>>>>
**config.mk**
```make
export PLATFORM = sky130hd
export DESIGN_NAME = pcc_alu
export DESIGN_NICKNAME = d
export VERILOG_FILES = /design/src/rtl/pcc_alu_pkg.sv /design/src/rtl/pcc_prefix_fsm.sv /design/src/rtl/pcc_alu_core.sv /design/src/rtl/pcc_alu.sv
export SDC_FILE = /design/constraint.sdc
export NUM_CORES = 1
export LEC_CHECK = 0
export ABC_AREA = 1
export CAP_MARGIN = 20
export CORE_UTILIZATION = 54
export DETAILED_ROUTE_END_ITERATION = 10
export PLACE_DENSITY = 0.81
export SLEW_MARGIN = 10
export SYNTH_ARGS = -nofsm -noshare
export SYNTH_HDL_FRONTEND = slang
export SYNTH_HIERARCHICAL = 1
export SYNTH_SLANG_ARGS = --single-unit
export TNS_END_PERCENT = 1
```
**constraint.sdc**
```tcl
create_clock -name clk -period 3.26 [get_ports clk]
set_clock_uncertainty 0.2 [all_clocks]
set_input_delay 0.652 -clock clk [delete_from_list [all_inputs] [get_ports clk]]
set_output_delay 0.652 -clock clk [all_outputs]
set_load 0.05 [all_outputs]
```
File: src/rtl/fnl_age_ctrl.sv
// Aging controller: counts accepted triggers and, every AGE_PERIOD of them,
// runs a sweep over all table entries one per cycle. Assumes the walker is
// idle and no trigger is presented whenever a sweep step is taken.
module fnl_age_ctrl #(
    parameter int IDX_W      = 6,
    parameter int AGE_PERIOD = 8192
) (
    input  logic             clk,
    input  logic             rst_n,
    input  logic             miss_pulse,
    input  logic             trig_pending,
    input  logic             walk_idle,
    output logic             sweep_en,
    output logic [IDX_W-1:0] sweep_idx
);
    localparam int CNT_W = (AGE_PERIOD > 1) ? $clog2(AGE_PERIOD) : 1;
    localparam logic [CNT_W-1:0] CNT_LAST = CNT_W'(AGE_PERIOD - 1);
    localparam logic [IDX_W-1:0] IDX_LAST = {IDX_W{1'b1}};

    logic [CNT_W-1:0] miss_cnt;
    logic             sweep_active;

    // A sweep step only when the tables are free of trigger traffic
    always_comb begin
        sweep_en = sweep_active && walk_idle && !trig_pending;
    end

    // Trigger counter and sweep position
    always_ff @(posedge clk) begin
        if (!rst_n) begin
            miss_cnt     <= '0;
            sweep_active <= 1'b0;
            sweep_idx    <= '0;
        end else begin
            if (miss_pulse) begin
                if (miss_cnt == CNT_LAST) begin
                    miss_cnt     <= '0;
                    sweep_active <= 1'b1;
                    sweep_idx    <= '0;
                end else begin
                    miss_cnt <= miss_cnt + CNT_W'(1);
                end
            end else if (sweep_en) begin
                sweep_idx <= sweep_idx + IDX_W'(1);
                if (sweep_idx == IDX_LAST) begin
                    sweep_active <= 1'b0;
                end
            end
        end
    end
endmodule

File: src/rtl/fnl_walker.sv
// Trigger sequencer: accepts one trigger, drives the table update, then
// examines one successor per cycle and pushes worthy in-page candidates
// into the output queue. Assumes 2^IDX_W > MAX_AHEAD + 1, so the counter
// written on accept never aliases one read by the walk.
module fnl_walker #(
    parameter int BLK_W      = 16,
    parameter int IDX_W      = 6,
    parameter int PAGE_W     = 6,
    parameter int MAX_AHEAD  = 5,
    parameter int WORTHY_MIN = 2
) (
    input  logic             clk,
    input  logic             rst_n,
    input  logic             trig_valid,
    input  logic [BLK_W-1:0] trig_blk,
    input  logic             recent_in,
    output logic             trig_ready,
    input  logic             prev_touched,
    output logic             upd_en,
    output logic [IDX_W-1:0] upd_idx,
    output logic [IDX_W-1:0] prev_idx,
    output logic [IDX_W-1:0] rd_idx,
    input  logic [1:0]       rd_worth,
    input  logic             fifo_full,
    output logic             push,
    output logic [BLK_W-1:0] push_blk,
    output logic             walk_idle
);
    import fnl_pkg::*;

    localparam int STEP_W = $clog2(MAX_AHEAD + 1);
    localparam logic [STEP_W-1:0] STEP_LAST = STEP_W'(MAX_AHEAD);
    localparam logic [1:0] WORTHY = 2'(WORTHY_MIN);

    walk_state_t       state_q;
    logic [BLK_W-1:0]  base_q;
    logic [STEP_W-1:0] step_q;
    logic              filt_q;

    logic [BLK_W-1:0]  cand;
    logic [BLK_W-1:0]  pred_blk;
    logic [BLK_W-1:0]  below_blk;
    logic              in_walk;
    logic              same_page;
    logic              worthy;
    logic              chain_ok;
    logic              want_push;
    logic              advance;
    logic              last_step;

    // Trigger side: ready when idle, table indices for the update
    always_comb begin
        in_walk    = (state_q == WALK_RUN);
        walk_idle  = !in_walk;
        trig_ready = !in_walk;
        upd_en     = trig_valid && trig_ready;
        below_blk  = trig_blk - BLK_W'(1);
        upd_idx    = trig_blk[IDX_W-1:0];
        prev_idx   = below_blk[IDX_W-1:0];
    end

    // Walk step: candidate, page check, worthiness of its predecessor
    always_comb begin
        cand      = base_q + BLK_W'(step_q);
        pred_blk  = cand - BLK_W'(1);
        rd_idx    = pred_blk[IDX_W-1:0];
        same_page = (cand[BLK_W-1:PAGE_W] == base_q[BLK_W-1:PAGE_W]);
        worthy    = (rd_worth >= WORTHY);
        chain_ok  = worthy && same_page;
        last_step = (step_q == STEP_LAST);
        want_push = in_walk && chain_ok && (!filt_q || last_step);
        push      = want_push && !fifo_full;
        push_blk  = cand;
        advance   = in_walk && (!want_push || !fifo_full);
    end

    // Sequencer state: capture trigger, step forward, stop on break or limit
    always_ff @(posedge clk) begin
        if (!rst_n) begin
            state_q <= WALK_IDLE;
            base_q  <= '0;
            step_q  <= '0;
            filt_q  <= 1'b0;
        end else if (upd_en) begin
            state_q <= WALK_RUN;
            base_q  <= trig_blk;
            step_q  <= STEP_W'(1);
            filt_q  <= recent_in || prev_touched;
        end else if (advance) begin
            if (!chain_ok || last_step) begin
                state_q <= WALK_IDLE;
            end else begin
                step_q <= step_q + STEP_W'(1);
            end
        end
    end

    AST_ACCEPT_BUSY: assert property (@(posedge clk) disable iff (!rst_n)
        (trig_valid && trig_ready) |=> !trig_ready);
    AST_ASCENDING: assert property (@(posedge clk) disable iff (!rst_n)
        (push && $past(push)) |-> (push_blk == $past(push_blk) + BLK_W'(1)));
endmodule

File: src/rtl/fnl_out_fifo.sv
// Candidate queue: DEPTH entries, one push and one pop per cycle, first-word
// visible on the output. Assumes the producer never pushes when full.
module fnl_out_fifo #(
    parameter int W     = 16,
    parameter int DEPTH = 8
) (
    input  logic         clk,
    input  logic         rst_n,
    input  logic         push,
    input  logic [W-1:0] push_data,
    output logic         full,
    output logic         out_valid,
    input  logic         out_ready,
    output logic [W-1:0] out_data
);
    localparam int PTR_W = (DEPTH > 1) ? $clog2(DEPTH) : 1;
    localparam int CNT_W = $clog2(DEPTH + 1);
    localparam logic [PTR_W-1:0] PTR_LAST = PTR_W'(DEPTH - 1);

    logic [W-1:0]     mem [DEPTH];
    logic [PTR_W-1:0] wr_ptr;
    logic [PTR_W-1:0] rd_ptr;
    logic [CNT_W-1:0] count;
    logic             pop;

    // Status and head-of-queue output
    always_comb begin
        full      = (count == CNT_W'(DEPTH));
        out_valid = (count != '0);
        out_data  = mem[rd_ptr];
        pop       = out_valid && out_ready;
    end

    // Storage write
    always_ff @(posedge clk) begin
        if (push) begin
            mem[wr_ptr] <= push_data;
        end
    end

    // Pointers and occupancy
    always_ff @(posedge clk) begin
        if (!rst_n) begin
            wr_ptr <= '0;
            rd_ptr <= '0;
            count  <= '0;
        end else begin
            if (push) begin
                wr_ptr <= (wr_ptr == PTR_LAST) ? '0 : wr_ptr + PTR_W'(1);
            end
            if (pop) begin
                rd_ptr <= (rd_ptr == PTR_LAST) ? '0 : rd_ptr + PTR_W'(1);
            end
            if (push && !pop) begin
                count <= count + CNT_W'(1);
            end else if (pop && !push) begin
                count <= count - CNT_W'(1);
            end
        end
    end

    AST_NO_OVERFLOW: assert property (@(posedge clk) disable iff (!rst_n)
        push |-> (count < CNT_W'(DEPTH)));
    AST_OUT_HOLD: assert property (@(posedge clk) disable iff (!rst_n)
        (out_valid && !out_ready) |=> (out_valid && $stable(out_data)));
endmodule

File: src/rtl/fnl_prefetch_predictor.sv
// Top of the footprint next-line prefetch predictor. Takes shadow-cache miss
// triggers, updates the footprint tables, walks up to MAX_AHEAD successors
// and queues worthy in-page candidates. Assumes PAGE_W < BLK_W,
// IDX_W <= BLK_W and 2^IDX_W > MAX_AHEAD + 1.
module fnl_prefetch_predictor #(
    parameter int BLK_W      = 16,
    parameter int IDX_W      = 6,
    parameter int PAGE_W     = 6,
    parameter int MAX_AHEAD  = 5,
    parameter int AGE_PERIOD = 8192,
    parameter int FIFO_DEPTH = 8,
    parameter int WORTHY_MIN = 2
) (
    input  logic             clk,
    input  logic             rst_n,
    input  logic             miss_valid,
    input  logic [BLK_W-1:0] miss_blk,
    input  logic             prev_recent_pf,
    output logic             miss_ready,
    output logic             pf_valid,
    input  logic             pf_ready,
    output logic [BLK_W-1:0] pf_blk
);
    logic             upd_en;
    logic [IDX_W-1:0] upd_idx;
    logic [IDX_W-1:0] prev_idx;
    logic             prev_touched;
    logic [IDX_W-1:0] rd_idx;
    logic [1:0]       rd_worth;
    logic             sweep_en;
    logic [IDX_W-1:0] sweep_idx;
    logic             fifo_full;
    logic             push;
    logic [BLK_W-1:0] push_blk;
    logic             walk_idle;

    fnl_walker #(
        .BLK_W(BLK_W), .IDX_W(IDX_W), .PAGE_W(PAGE_W),
        .MAX_AHEAD(MAX_AHEAD), .WORTHY_MIN(WORTHY_MIN)
    ) walker_i (
        .clk(clk), .rst_n(rst_n),
        .trig_valid(miss_valid), .trig_blk(miss_blk), .recent_in(prev_recent_pf),
        .trig_ready(miss_ready), .prev_touched(prev_touched),
        .upd_en(upd_en), .upd_idx(upd_idx), .prev_idx(prev_idx),
        .rd_idx(rd_idx), .rd_worth(rd_worth), .fifo_full(fifo_full),
        .push(push), .push_blk(push_blk), .walk_idle(walk_idle)
    );

    fnl_table #(.IDX_W(IDX_W)) table_i (
        .clk(clk), .rst_n(rst_n),
        .upd_en(upd_en), .upd_idx(upd_idx), .prev_idx(prev_idx),
        .prev_touched(prev_touched), .sweep_en(sweep_en), .sweep_idx(sweep_idx),
        .rd_idx(rd_idx), .rd_worth(rd_worth)
    );

    fnl_age_ctrl #(.IDX_W(IDX_W), .AGE_PERIOD(AGE_PERIOD)) age_i (
        .clk(clk), .rst_n(rst_n),
        .miss_pulse(upd_en), .trig_pending(miss_valid), .walk_idle(walk_idle),
        .sweep_en(sweep_en), .sweep_idx(sweep_idx)
    );

    fnl_out_fifo #(.W(BLK_W), .DEPTH(FIFO_DEPTH)) fifo_i (
        .clk(clk), .rst_n(rst_n),
        .push(push), .push_data(push_blk), .full(fifo_full),
        .out_valid(pf_valid), .out_ready(pf_ready), .out_data(pf_blk)
    );
endmodule

File: config.mk
export PLATFORM = sky130hd
export DESIGN_NAME = fnl_prefetch_predictor
export DESIGN_NICKNAME = d
export VERILOG_FILES = /design/src/rtl/fnl_pkg.sv /design/src/rtl/fnl_table.sv /design/src/rtl/fnl_age_ctrl.sv /design/src/rtl/fnl_walker.sv /design/src/rtl/fnl_out_fifo.sv /design/src/rtl/fnl_prefetch_predictor.sv
export SDC_FILE = /design/constraint.sdc
export NUM_CORES = 1
export LEC_CHECK = 0
export BUFFER_PORTS_ARGS = -buffer_cell sky130_fd_sc_hd__buf_2
export CORE_ASPECT_RATIO = 1.75
export CORE_UTILIZATION = 30
export DETAILED_ROUTE_END_ITERATION = 8
export PLACE_DENSITY = 0.5
export SLEW_MARGIN = 10
export SYNTH_ARGS = -nofsm -noshare
export SYNTH_HDL_FRONTEND = slang
export SYNTH_SLANG_ARGS = --single-unit
File: constraint.sdc
create_clock -name clk -period 5.5 [get_ports clk]
set_input_delay 0.55 -clock clk [delete_from_list [all_inputs] [get_ports clk]]
set_output_delay 0.55 -clock clk [all_outputs]
set_load 0.05 [all_outputs]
<<<<
What you need to do:
The lines above from the one with "trig_valid && trig_ready;" through the one with "(trig_valid && trig_ready)" are to be duplicated exactly, ends included, with nothing added.

Response area:
        upd_en     = trig_valid && trig_ready;
        below_blk  = trig_blk - BLK_W'(1);
        upd_idx    = trig_blk[IDX_W-1:0];
        prev_idx   = below_blk[IDX_W-1:0];
    end

    // Walk step: candidate, page check, worthiness of its predecessor
    always_comb begin
        cand      = base_q + BLK_W'(step_q);
        pred_blk  = cand - BLK_W'(1);
        rd_idx    = pred_blk[IDX_W-1:0];
        same_page = (cand[BLK_W-1:PAGE_W] == base_q[BLK_W-1:PAGE_W]);
        worthy    = (rd_worth >= WORTHY);
        chain_ok  = worthy && same_page;
        last_step = (step_q == STEP_LAST);
        want_push = in_walk && chain_ok && (!filt_q || last_step);
        push      = want_push && !fifo_full;
        push_blk  = cand;
        advance   = in_walk && (!want_push || !fifo_full);
    end

    // Sequencer state: capture trigger, step forward, stop on break or limit
    always_ff @(posedge clk) begin
        if (!rst_n) begin
            state_q <= WALK_IDLE;
            base_q  <= '0;
            step_q  <= '0;
            filt_q  <= 1'b0;
        end else if (upd_en) begin
            state_q <= WALK_RUN;
            base_q  <= trig_blk;
            step_q  <= STEP_W'(1);
            filt_q  <= recent_in || prev_touched;
        end else if (advance) begin
            if (!chain_ok || last_step) begin
                state_q <= WALK_IDLE;
            end else begin
                step_q <= step_q + STEP_W'(1);
            end
        end
    end

    AST_ACCEPT_BUSY: assert property (@(posedge clk) disable iff (!rst_n)
        (trig_valid && trig_ready) |=> !trig_ready);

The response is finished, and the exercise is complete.